Sen. Scott Wiener, D-San Francisco, has been a big proponent of the bill, which would allow developers to build multi-family apartment buildings near public transportation hubs, as well as in areas throughout California that have a lot of jobs, regardless of local zoning rules.
The bill has caused friction between Sacramento lawmakers and local governments who want to maintain control over development and parking rules in their communities.
“This housing shortage, which is self-inflicted in many ways, has real-life consequences for people,” said Sen. Wiener. “It pushes people into poverty and homelessness. It spikes evictions and displacement. It’s a problem and we have to address it.”
But many local governments and homeowners’ associations are against state mandates that will dictate how development can happen in their communities. Pleasanton City Councilwoman Julie Testa is among those who oppose SB 50.

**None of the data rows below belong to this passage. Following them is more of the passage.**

## src/rtl/seg_pkg.sv

```systemverilog
// Shared constants, FSM encoding and helpers for the 7-segment scan controller.
// Build option: SEG_LZB_EN enables leading-zero blanking (used in seg_scan_ctrl).
package seg_pkg;

  localparam int          DIGITS    = 4;
  localparam int          BIN_WIDTH = 16;
  localparam int          BCD_WIDTH = 20;
  localparam int          IDX_W     = 2;
  localparam logic [3:0]  BCD_BLANK = 4'hF;
  localparam logic [15:0] MAX_DISP  = 16'd9999;

  typedef enum logic [1:0] {
    IDLE   = 2'd0,
    CONV   = 2'd1,
    COMMIT = 2'd2
  } seg_state_t;

  // Double-dabble correction: a BCD nibble of 5 or more gets +3 before the shift.
  function automatic logic [3:0] add3(input logic [3:0] d);
    return (d >= 4'd5) ? d + 4'd3 : d;
  endfunction

endpackage

```

## src/rtl/seg_bin2bcd.sv

```systemverilog
// Iterative 16-bit binary to 5-digit BCD converter (shift-add-3, one bit per clock).
// start loads the operand; sixteen following edges shift; done is high during the
// cycle whose closing edge performs the final shift, so bcd is complete after it.
module seg_bin2bcd
  import seg_pkg::*;
(
  input  logic                 clk,
  input  logic                 rst,
  input  logic                 start,
  input  logic [BIN_WIDTH-1:0] bin_in,
  output logic [BCD_WIDTH-1:0] bcd,
  output logic                 done
);

  logic [BIN_WIDTH-1:0] bin_reg;
  logic [BCD_WIDTH-1:0] bcd_reg;
  logic [3:0]           cnt_reg;
  logic                 active_reg;
  logic [BCD_WIDTH-1:0] bcd_adj;

  genvar gi;
  generate
    for (gi = 0; gi < BCD_WIDTH / 4; gi++) begin : g_adj
      assign bcd_adj[4*gi +: 4] = add3(bcd_reg[4*gi +: 4]);
    end
  endgenerate

  // Operand load on start, otherwise one adjust-and-shift step per clock while active.
  always_ff @(posedge clk) begin
    if (!rst) begin
      bin_reg    <= '0;
      bcd_reg    <= '0;
      cnt_reg    <= '0;
      active_reg <= 1'b0;
    end else if (start) begin
      bin_reg    <= bin_in;
      bcd_reg    <= '0;
      cnt_reg    <= '0;
      active_reg <= 1'b1;
    end else if (active_reg) begin
      {bcd_reg, bin_reg} <= {bcd_adj[BCD_WIDTH-2:0], bin_reg, 1'b0};
      cnt_reg            <= cnt_reg + 4'd1;
      if (cnt_reg == 4'd15) begin
        active_reg <= 1'b0;
      end
    end
  end

  assign done = active_reg && (cnt_reg == 4'd15);
  assign bcd  = bcd_reg;

endmodule

```

## src/rtl/seg_scan_ctrl.sv

```systemverilog
// 4-digit 7-segment sequencer: latches a binary value on load, converts it to BCD
// through seg_bin2bcd, commits the digits to display registers and scans them out.
// Build option: SEG_LZB_EN blanks zero digits above the most significant nonzero one.
module seg_scan_ctrl
  import seg_pkg::*;
#(
  parameter int SCAN_DIV = 32768,
  parameter int BIN_W    = 16
) (
  input  logic             clk,
  input  logic             rst,
  input  logic [BIN_W-1:0] value,
  input  logic             load,
  output logic             busy,
  output logic             overflow,
  output logic [3:0]       digit_code,
  output logic [3:0]       sel
);

  localparam int PRE_W = (SCAN_DIV > 1) ? $clog2(SCAN_DIV) : 1;

  seg_state_t state_reg, state_next;

  logic                 pend_reg;
  logic [BIN_W-1:0]     pend_val_reg;
  logic                 eng_start;
  logic [BIN_W-1:0]     eng_in;
  logic [BCD_WIDTH-1:0] eng_bcd;
  logic                 eng_done;
  logic                 ovf_next;
  logic                 ovf_reg;
  logic [4*DIGITS-1:0]  disp_all;
  logic [PRE_W-1:0]     pre_reg;
  logic [IDX_W-1:0]     idx_reg;
  logic [IDX_W-1:0]     idx_next;
  logic                 tick;
  logic [3:0]           sel_reg;
  logic [3:0]           dc_reg;

  seg_bin2bcd u_bin2bcd (
    .clk    (clk),
    .rst    (rst),
    .start  (eng_start),
    .bin_in (eng_in),
    .bcd    (eng_bcd),
    .done   (eng_done)
  );

  // FSM state register.
  always_ff @(posedge clk) begin
    if (!rst) begin
      state_reg <= IDLE;
    end else begin
      state_reg <= state_next;
    end
  end

  // Next state: a waiting request (new load or pending) chains straight into CONV.
  always_comb begin
    state_next = state_reg;
    case (state_reg)
      IDLE:    if (load || pend_reg) state_next = CONV;
      CONV:    if (eng_done)         state_next = COMMIT;
      COMMIT:  state_next = (load || pend_reg) ? CONV : IDLE;
      default: state_next = IDLE;
    endcase
  end

  // FSM outputs: a fresh load outranks an older pending value (last request wins).
  always_comb begin
    busy      = (state_reg != IDLE);
    eng_start = (state_reg != CONV) && (load || pend_reg);
    eng_in    = load ? value : pend_val_reg;
  end

  // Pending slot catches loads arriving while a conversion is in flight.
  always_ff @(posedge clk) begin
    if (!rst) begin
      pend_reg     <= 1'b0;
      pend_val_reg <= '0;
    end else if (eng_start) begin
      pend_reg     <= 1'b0;
    end else if (load) begin
      pend_reg     <= 1'b1;
      pend_val_reg <= value;
    end
  end

  assign ovf_next = (eng_bcd[BCD_WIDTH-1:4*DIGITS] != 4'd0);

  genvar gi;
  generate
    for (gi = 0; gi < DIGITS; gi++) begin : g_dig
      logic       blank_lz;
      logic [3:0] commit_dig;
      logic [3:0] disp_reg;
`ifdef SEG_LZB_EN
      if (gi == 0) begin : g_units
        assign blank_lz = 1'b0;
      end else begin : g_upper
        assign blank_lz = (eng_bcd[4*DIGITS-1:4*gi] == '0);
      end
`else
      assign blank_lz = 1'b0;
`endif
      assign commit_dig = (ovf_next || blank_lz) ? BCD_BLANK : eng_bcd[4*gi +: 4];

      // Display digit is rewritten only on the COMMIT edge.
      always_ff @(posedge clk) begin
        if (!rst) begin
          disp_reg <= BCD_BLANK;
        end else if (state_reg == COMMIT) begin
          disp_reg <= commit_dig;
        end
      end

      assign disp_all[4*gi +: 4] = disp_reg;
    end
  endgenerate

  // Overflow flag follows the most recently committed value.
  always_ff @(posedge clk) begin
    if (!rst) begin
      ovf_reg <= 1'b0;
    end else if (state_reg == COMMIT) begin
      ovf_reg <= ovf_next;
    end
  end

  assign tick     = (pre_reg == PRE_W'(SCAN_DIV - 1));
  assign idx_next = tick ? idx_reg + IDX_W'(1) : idx_reg;

  // Free-running scan: select and digit code register together from the next index.
  always_ff @(posedge clk) begin
    if (!rst) begin
      pre_reg <= '0;
      idx_reg <= '0;
      sel_reg <= 4'b1110;
      dc_reg  <= BCD_BLANK;
    end else begin
      pre_reg <= tick ? '0 : pre_reg + PRE_W'(1);
      idx_reg <= idx_next;
      sel_reg <= ~(4'b0001 << idx_next);
      dc_reg  <= disp_all[4*idx_next +: 4];
    end
  end

  assign overflow   = ovf_reg;
  assign sel        = sel_reg;
  assign digit_code = dc_reg;

endmodule

```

She argues that school systems, streets, and other public services in suburban areas will not be able to handle the growth of new residents that the bill could bring. “How much more can you absorb?” Testa asked. While building more homes near transit “is a nice concept,” she said, people will still have their cars, which will only create more gridlock.
Jason Rhine, assistant legislative director for the League of California Cities, added that the vast majority of local governments are operating under housing development plans that have already been approved by the state. He believes SB 50 would undermine the work that local governments are already doing to address the housing crisis. “It’s almost as if we’re setting up our cities up fail,” Rhine said.
A recent survey conducted by the Terner Center for Housing Innovation at UC Berkeley found that less than 25 percent of the land within local jurisdictions across California is zoned for multifamily housing, despite the ongoing housing shortage.
There are some local governments that are in favor of SB 50. Oakland Mayor Libby Schaaf and San Jose Mayor Sam Liccardo believe the bill will help to alleviate homelessness and the strain on working families.
“I hear too many stories of working parents who commute over two hours each way because housing costs price them out of our urban centers,” Liccardo said.
Some environmental groups are also in favor of the bill. They say it will help to reduce lengthy commutes, which add to the amount of climate change-causing greenhouse gas emissions in the atmosphere. They also like giving more people easy access to public transportation.
Other groups that are championing SB 50 include the California Association of Realtors; the Non-Profit Housing Association of Northern California, which builds low-income housing; and California YIMBY (Yes In My Backyard), a group promoting greater housing density. In addition, many local businesses, developers, college students, retirees, and labor unions have voiced favor for the bill.
A previous version of the bill was defeated last year when Sen. Scott Wiener tried to push it through. Anti-poverty groups, including the Western Center on Law and Poverty, thought it would cause lower income renters to be displaced and that it did not do enough to protect them.
Wiener has since added stronger anti-demolition and affordable housing provisions to assuage those concerns. The latest version of the bill includes a special provision for areas with high poverty rates. These areas include many neighborhoods in Oakland, San Leandro, Hayward, Richmond, and San Jose. The bill would allow an alternative planning process for multifamily housing developments in these area between next year and 2025.
Next, the bill will move thought to the Senate Governance and Finance Committee. In addition, it must ass the Senate Appropriations Committee before going to the Senate floor.